Could you filter the records below and return each line that holds "pslverr"?

◆ Stored items:
--------------------------------------------------

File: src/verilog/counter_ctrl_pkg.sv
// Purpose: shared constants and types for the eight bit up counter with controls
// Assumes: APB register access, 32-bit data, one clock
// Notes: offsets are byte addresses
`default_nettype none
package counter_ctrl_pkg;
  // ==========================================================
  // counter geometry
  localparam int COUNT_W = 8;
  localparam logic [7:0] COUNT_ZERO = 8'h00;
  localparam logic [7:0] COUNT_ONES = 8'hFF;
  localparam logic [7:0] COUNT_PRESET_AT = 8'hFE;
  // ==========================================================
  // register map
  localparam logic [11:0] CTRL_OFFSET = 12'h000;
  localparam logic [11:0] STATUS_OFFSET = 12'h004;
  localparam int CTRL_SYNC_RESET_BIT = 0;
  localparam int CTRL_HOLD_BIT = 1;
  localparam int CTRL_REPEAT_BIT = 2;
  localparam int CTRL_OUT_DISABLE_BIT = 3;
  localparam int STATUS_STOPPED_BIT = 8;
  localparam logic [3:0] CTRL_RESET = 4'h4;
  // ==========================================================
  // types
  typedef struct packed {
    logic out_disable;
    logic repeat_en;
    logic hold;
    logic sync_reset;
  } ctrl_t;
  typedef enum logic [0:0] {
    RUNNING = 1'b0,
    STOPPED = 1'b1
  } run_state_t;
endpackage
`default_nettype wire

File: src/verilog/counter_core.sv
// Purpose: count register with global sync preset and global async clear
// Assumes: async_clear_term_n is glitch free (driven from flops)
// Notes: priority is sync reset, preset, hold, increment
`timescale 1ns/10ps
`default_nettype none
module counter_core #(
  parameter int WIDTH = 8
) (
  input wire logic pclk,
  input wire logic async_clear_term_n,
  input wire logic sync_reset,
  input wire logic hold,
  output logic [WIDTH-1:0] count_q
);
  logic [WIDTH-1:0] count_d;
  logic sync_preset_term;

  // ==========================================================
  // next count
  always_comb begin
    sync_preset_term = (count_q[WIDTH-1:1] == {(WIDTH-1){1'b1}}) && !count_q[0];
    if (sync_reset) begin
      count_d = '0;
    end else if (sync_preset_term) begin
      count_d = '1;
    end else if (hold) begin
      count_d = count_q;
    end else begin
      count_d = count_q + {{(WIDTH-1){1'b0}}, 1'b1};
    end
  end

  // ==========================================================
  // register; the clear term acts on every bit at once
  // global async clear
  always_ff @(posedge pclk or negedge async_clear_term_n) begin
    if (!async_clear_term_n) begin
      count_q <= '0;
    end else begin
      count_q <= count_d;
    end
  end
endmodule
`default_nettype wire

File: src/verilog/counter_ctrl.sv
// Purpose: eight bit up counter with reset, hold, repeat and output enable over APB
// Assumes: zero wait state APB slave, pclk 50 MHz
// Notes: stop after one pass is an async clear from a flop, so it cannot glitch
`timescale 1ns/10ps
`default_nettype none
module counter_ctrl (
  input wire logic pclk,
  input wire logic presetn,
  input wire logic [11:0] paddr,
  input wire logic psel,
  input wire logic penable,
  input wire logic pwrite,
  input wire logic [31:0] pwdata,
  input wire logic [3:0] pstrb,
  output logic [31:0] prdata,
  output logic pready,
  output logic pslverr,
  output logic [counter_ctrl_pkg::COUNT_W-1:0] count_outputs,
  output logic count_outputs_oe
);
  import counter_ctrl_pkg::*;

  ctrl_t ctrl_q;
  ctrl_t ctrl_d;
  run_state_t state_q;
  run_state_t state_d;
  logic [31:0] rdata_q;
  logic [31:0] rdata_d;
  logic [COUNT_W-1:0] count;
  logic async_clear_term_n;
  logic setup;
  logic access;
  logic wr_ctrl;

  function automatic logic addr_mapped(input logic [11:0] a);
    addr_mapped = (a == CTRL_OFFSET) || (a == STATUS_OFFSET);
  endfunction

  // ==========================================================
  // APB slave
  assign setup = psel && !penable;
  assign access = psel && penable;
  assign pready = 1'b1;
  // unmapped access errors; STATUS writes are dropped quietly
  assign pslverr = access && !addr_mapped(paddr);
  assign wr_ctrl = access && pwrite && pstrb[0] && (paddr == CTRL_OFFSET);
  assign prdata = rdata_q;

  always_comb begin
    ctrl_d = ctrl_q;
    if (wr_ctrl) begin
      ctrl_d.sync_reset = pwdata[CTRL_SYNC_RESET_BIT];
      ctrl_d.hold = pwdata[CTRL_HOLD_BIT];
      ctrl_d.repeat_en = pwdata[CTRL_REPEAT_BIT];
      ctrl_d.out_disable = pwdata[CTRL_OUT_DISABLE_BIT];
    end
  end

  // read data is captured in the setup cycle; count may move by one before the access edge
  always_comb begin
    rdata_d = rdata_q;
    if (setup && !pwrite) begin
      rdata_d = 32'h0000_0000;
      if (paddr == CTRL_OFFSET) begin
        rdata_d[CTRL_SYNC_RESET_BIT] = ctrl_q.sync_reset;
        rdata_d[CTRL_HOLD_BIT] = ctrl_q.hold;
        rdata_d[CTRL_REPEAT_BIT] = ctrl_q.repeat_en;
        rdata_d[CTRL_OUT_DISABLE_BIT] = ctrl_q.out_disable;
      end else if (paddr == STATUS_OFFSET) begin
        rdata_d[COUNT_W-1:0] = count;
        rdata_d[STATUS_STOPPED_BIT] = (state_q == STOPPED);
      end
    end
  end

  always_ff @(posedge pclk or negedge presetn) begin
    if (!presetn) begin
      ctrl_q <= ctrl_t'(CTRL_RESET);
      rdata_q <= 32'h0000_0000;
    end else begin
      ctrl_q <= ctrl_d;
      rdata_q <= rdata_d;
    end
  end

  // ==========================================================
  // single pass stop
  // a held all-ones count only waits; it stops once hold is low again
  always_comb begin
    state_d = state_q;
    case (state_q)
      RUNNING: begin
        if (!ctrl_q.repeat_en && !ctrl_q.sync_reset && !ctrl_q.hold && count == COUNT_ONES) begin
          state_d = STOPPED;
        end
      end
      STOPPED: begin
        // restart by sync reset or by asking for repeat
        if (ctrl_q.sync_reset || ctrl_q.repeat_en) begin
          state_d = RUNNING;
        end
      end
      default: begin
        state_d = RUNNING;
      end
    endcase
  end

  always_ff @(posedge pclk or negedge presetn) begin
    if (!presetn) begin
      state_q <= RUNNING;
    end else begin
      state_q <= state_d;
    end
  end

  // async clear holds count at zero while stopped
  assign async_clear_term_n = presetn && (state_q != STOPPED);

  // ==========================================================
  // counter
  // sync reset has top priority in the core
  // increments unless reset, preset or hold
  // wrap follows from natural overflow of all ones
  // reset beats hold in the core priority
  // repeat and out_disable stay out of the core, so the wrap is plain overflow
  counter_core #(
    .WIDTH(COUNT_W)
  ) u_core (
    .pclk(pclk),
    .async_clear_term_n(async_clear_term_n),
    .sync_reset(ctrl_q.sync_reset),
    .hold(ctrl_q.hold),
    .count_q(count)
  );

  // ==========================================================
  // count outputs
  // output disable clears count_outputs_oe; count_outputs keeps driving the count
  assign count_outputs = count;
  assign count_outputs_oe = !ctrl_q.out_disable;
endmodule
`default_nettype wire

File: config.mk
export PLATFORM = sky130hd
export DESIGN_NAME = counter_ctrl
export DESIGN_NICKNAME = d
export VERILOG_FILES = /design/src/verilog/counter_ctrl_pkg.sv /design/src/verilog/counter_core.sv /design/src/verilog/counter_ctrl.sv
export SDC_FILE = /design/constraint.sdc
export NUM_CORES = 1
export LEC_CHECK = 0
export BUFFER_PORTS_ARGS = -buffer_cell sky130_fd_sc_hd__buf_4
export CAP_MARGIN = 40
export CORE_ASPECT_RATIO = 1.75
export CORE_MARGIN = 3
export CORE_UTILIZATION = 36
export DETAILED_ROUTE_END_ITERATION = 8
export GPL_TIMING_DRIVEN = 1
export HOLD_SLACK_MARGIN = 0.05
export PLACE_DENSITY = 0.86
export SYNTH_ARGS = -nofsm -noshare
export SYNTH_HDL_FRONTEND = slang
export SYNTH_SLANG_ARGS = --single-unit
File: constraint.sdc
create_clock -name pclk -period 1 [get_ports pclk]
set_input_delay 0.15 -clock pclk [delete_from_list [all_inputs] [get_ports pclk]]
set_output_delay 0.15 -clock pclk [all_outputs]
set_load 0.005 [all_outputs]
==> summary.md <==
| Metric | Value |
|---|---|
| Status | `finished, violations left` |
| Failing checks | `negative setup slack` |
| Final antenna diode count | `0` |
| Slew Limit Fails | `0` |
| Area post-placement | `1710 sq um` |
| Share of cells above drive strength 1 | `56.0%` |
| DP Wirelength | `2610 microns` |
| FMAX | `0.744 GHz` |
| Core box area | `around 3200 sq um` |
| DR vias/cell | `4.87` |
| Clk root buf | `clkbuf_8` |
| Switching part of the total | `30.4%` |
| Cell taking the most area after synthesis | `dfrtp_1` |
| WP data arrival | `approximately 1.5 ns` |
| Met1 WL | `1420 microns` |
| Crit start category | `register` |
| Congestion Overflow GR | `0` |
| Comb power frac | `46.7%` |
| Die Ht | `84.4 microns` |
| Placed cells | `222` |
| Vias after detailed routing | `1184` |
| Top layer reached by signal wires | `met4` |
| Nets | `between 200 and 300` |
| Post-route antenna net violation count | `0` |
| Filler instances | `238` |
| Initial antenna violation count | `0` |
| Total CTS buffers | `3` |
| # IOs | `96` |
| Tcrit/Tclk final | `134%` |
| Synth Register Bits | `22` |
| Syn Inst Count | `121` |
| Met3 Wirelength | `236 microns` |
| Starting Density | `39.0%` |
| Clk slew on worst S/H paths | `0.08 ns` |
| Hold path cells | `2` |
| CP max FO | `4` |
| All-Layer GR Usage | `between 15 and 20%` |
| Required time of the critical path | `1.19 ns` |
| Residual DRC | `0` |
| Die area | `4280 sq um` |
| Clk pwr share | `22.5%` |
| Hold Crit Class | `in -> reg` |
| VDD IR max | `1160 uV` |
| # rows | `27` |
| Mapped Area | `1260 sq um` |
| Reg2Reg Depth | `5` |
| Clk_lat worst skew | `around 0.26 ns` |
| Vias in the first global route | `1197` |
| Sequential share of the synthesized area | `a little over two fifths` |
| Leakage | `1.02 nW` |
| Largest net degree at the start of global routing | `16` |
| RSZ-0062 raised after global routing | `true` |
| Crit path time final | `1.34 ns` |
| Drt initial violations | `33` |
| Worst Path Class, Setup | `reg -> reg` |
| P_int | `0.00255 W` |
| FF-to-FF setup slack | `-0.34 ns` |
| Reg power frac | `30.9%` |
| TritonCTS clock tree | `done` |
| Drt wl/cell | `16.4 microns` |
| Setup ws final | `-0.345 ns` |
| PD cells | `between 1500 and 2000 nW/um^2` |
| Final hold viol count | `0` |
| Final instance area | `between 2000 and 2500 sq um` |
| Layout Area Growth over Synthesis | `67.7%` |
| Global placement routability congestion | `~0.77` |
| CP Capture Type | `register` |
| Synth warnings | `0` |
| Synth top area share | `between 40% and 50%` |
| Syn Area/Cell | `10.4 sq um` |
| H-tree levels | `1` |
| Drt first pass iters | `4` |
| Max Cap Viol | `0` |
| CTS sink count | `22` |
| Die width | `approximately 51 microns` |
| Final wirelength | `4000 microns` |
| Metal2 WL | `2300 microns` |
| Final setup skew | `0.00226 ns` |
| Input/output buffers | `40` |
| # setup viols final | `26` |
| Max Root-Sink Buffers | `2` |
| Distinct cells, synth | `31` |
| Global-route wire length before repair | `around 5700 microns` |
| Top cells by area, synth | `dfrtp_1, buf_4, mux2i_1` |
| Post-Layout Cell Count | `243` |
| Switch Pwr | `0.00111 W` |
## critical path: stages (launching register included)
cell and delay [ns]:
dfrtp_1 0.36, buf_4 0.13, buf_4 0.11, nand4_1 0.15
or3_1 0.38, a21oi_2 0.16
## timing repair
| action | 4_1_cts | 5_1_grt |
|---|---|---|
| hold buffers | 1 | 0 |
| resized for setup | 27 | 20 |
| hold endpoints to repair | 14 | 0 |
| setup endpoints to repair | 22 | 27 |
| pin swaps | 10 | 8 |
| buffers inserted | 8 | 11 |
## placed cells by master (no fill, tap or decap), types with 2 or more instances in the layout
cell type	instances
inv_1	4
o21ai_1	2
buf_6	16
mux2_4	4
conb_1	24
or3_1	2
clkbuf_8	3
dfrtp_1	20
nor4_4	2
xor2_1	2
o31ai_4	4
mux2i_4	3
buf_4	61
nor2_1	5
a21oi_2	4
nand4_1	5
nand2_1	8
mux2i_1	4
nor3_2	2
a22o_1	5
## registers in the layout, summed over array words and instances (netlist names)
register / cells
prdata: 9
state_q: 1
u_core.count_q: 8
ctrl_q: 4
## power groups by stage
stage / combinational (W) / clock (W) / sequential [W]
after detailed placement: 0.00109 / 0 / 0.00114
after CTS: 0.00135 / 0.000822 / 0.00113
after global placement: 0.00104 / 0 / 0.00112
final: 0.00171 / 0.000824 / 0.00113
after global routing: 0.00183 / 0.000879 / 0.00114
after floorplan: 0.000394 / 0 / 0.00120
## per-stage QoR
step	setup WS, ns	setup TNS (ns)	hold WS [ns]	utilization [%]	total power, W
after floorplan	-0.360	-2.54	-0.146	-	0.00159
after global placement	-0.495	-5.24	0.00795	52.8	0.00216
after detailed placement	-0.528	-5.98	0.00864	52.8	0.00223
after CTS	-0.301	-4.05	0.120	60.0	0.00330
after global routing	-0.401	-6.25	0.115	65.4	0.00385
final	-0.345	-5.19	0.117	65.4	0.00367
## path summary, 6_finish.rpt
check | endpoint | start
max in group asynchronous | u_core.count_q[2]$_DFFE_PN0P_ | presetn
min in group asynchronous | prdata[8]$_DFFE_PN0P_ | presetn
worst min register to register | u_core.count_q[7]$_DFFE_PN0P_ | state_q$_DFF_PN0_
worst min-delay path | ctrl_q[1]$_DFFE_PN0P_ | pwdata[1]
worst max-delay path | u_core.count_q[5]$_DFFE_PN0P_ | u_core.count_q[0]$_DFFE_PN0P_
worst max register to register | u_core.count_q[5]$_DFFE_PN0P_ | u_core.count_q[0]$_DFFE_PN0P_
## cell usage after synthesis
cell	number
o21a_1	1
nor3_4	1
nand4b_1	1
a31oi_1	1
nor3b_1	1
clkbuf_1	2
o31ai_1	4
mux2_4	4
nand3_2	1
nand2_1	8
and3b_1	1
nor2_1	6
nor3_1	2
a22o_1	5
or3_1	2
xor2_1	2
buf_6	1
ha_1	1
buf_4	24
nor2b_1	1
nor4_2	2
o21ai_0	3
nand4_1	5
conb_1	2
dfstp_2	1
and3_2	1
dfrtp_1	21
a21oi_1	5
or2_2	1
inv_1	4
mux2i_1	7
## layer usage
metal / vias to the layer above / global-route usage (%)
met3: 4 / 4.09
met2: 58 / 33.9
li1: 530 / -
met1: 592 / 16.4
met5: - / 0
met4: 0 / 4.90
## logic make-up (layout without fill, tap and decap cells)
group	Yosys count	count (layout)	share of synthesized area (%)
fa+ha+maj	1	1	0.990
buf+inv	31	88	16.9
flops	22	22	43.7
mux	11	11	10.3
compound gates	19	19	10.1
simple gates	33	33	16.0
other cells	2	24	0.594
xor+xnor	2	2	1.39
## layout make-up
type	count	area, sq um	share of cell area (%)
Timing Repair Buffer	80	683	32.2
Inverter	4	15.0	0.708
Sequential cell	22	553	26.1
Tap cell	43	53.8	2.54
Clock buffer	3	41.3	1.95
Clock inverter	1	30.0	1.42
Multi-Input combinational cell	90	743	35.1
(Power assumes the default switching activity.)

--------------------------------------------------

◆ Exercise output:
  output logic pslverr,
  assign pslverr = access && !addr_mapped(paddr);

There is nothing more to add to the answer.